Your task >> Word for word, return the lines from the start of the entries below through the line that has "No activity file".

*** Opening Records to use ***

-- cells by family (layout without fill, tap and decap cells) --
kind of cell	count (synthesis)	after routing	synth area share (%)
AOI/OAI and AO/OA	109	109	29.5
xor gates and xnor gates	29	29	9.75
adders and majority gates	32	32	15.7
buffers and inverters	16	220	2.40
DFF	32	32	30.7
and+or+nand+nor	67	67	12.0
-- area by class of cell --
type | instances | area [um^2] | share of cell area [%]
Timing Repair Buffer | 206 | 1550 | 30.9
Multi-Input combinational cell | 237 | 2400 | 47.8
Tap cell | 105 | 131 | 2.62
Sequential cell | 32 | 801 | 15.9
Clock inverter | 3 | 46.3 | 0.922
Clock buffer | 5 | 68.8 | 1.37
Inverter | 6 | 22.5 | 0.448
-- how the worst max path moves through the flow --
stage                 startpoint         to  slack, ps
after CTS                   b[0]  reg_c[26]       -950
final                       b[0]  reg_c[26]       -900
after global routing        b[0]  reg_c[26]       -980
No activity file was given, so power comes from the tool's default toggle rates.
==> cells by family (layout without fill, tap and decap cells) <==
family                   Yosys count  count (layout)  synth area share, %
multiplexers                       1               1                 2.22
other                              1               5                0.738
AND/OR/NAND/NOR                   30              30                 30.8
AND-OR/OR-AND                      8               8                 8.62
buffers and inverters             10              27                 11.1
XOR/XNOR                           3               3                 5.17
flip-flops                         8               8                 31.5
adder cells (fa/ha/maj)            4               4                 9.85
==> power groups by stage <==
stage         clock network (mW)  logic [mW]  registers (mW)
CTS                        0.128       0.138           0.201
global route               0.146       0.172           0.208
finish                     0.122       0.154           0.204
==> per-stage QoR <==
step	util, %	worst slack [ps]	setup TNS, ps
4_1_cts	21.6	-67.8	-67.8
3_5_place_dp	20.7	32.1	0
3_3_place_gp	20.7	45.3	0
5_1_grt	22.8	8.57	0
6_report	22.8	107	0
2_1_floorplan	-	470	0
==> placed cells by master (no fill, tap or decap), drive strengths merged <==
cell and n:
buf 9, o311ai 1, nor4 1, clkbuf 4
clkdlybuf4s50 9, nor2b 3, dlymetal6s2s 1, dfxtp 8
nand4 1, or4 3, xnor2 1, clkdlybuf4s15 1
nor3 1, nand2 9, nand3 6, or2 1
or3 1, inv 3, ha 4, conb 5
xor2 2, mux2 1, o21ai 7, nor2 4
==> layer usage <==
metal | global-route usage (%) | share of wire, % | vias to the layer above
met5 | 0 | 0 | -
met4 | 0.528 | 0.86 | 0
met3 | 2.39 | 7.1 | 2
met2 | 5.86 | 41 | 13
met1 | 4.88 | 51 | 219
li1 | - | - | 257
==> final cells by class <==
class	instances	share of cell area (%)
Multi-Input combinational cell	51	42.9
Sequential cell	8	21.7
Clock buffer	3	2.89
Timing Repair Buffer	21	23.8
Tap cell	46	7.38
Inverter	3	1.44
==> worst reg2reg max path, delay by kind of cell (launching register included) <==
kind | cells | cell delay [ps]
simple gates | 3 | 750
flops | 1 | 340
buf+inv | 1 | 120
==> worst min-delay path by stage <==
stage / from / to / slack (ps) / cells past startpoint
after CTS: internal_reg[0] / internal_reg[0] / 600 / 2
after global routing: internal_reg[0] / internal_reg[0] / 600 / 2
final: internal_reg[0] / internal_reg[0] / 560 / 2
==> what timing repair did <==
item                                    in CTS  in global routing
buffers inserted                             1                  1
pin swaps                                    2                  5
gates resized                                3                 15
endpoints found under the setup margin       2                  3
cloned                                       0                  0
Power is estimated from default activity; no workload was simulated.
[./config.mk]
export PLATFORM = sky130hd
export DESIGN_NAME = voting_circuit
export DESIGN_NICKNAME = voting_circuit
export VERILOG_FILES = /design/flow/design.v
export SDC_FILE = /design/flow/constraint.sdc
export NUM_CORES = 4
export LEC_CHECK = 1
export CORE_AREA = 10 10 78 78
export DIE_AREA = 0 0 88 88
[./constraint.sdc]
current_design voting_circuit

set clk_period 6.8
set clk_io_pct 0.2

create_clock -name clk0 -period $clk_period

set non_clock_inputs [all_inputs -no_clocks]
set_input_delay [expr $clk_period * $clk_io_pct] -clock clk0 $non_clock_inputs
set_output_delay [expr $clk_period * $clk_io_pct] -clock clk0 [all_outputs]
[./design.v]
module voting_circuit(input [7:0] in1, input [7:0] in2, input [7:0] in3, output reg [7:0] out);
    always @(in1, in2, in3) begin
        if((in1 > in2) && (in1 > in3)) begin
            out <= in1;
        end else if((in2 > in1) && (in2 > in3)) begin
            out <= in2;
        end else begin
            out <= in3;
        end
    end
endmodule
[./run.sh]
#!/bin/bash
# OpenROAD 26Q1-2900-gdf79404cd8, Yosys 0.63+post, stock flow scripts
make -C /OpenROAD-flow-scripts/flow DESIGN_CONFIG=/design/flow/config.mk WORK_HOME=/design/flow/orfs finish
==> /design/flow/run.sh <==
#!/bin/bash
# OpenROAD 26Q1-2900-gdf79404cd8, Yosys 0.63+post, stock flow scripts
make -C /OpenROAD-flow-scripts/flow DESIGN_CONFIG=/design/flow/config.mk WORK_HOME=/design/flow/orfs finish
==> /design/flow/config.mk <==
export PLATFORM = sky130hd
export DESIGN_NAME = counter
export DESIGN_NICKNAME = counter
export VERILOG_FILES = /design/flow/design.v
export SDC_FILE = /design/flow/constraint.sdc
export NUM_CORES = 4
export LEC_CHECK = 1
export CORE_AREA = 10 10 70 70
export DIE_AREA = 0 0 80 80
==> /design/flow/constraint.sdc <==
current_design counter

set clk_period 1.8
set clk_io_pct 0.2

create_clock -name clk0 -period $clk_period [get_ports {clk}]

set non_clock_inputs [all_inputs -no_clocks]
set_input_delay [expr $clk_period * $clk_io_pct] -clock clk0 $non_clock_inputs
set_output_delay [expr $clk_period * $clk_io_pct] -clock clk0 [all_outputs]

*** Closing Records to use ***

Problem solution >>
-- cells by family (layout without fill, tap and decap cells) --
kind of cell	count (synthesis)	after routing	synth area share (%)
AOI/OAI and AO/OA	109	109	29.5
xor gates and xnor gates	29	29	9.75
adders and majority gates	32	32	15.7
buffers and inverters	16	220	2.40
DFF	32	32	30.7
and+or+nand+nor	67	67	12.0
-- area by class of cell --
type | instances | area [um^2] | share of cell area [%]
Timing Repair Buffer | 206 | 1550 | 30.9
Multi-Input combinational cell | 237 | 2400 | 47.8
Tap cell | 105 | 131 | 2.62
Sequential cell | 32 | 801 | 15.9
Clock inverter | 3 | 46.3 | 0.922
Clock buffer | 5 | 68.8 | 1.37
Inverter | 6 | 22.5 | 0.448
-- how the worst max path moves through the flow --
stage                 startpoint         to  slack, ps
after CTS                   b[0]  reg_c[26]       -950
final                       b[0]  reg_c[26]       -900
after global routing        b[0]  reg_c[26]       -980
No activity file was given, so power comes from the tool's default toggle rates.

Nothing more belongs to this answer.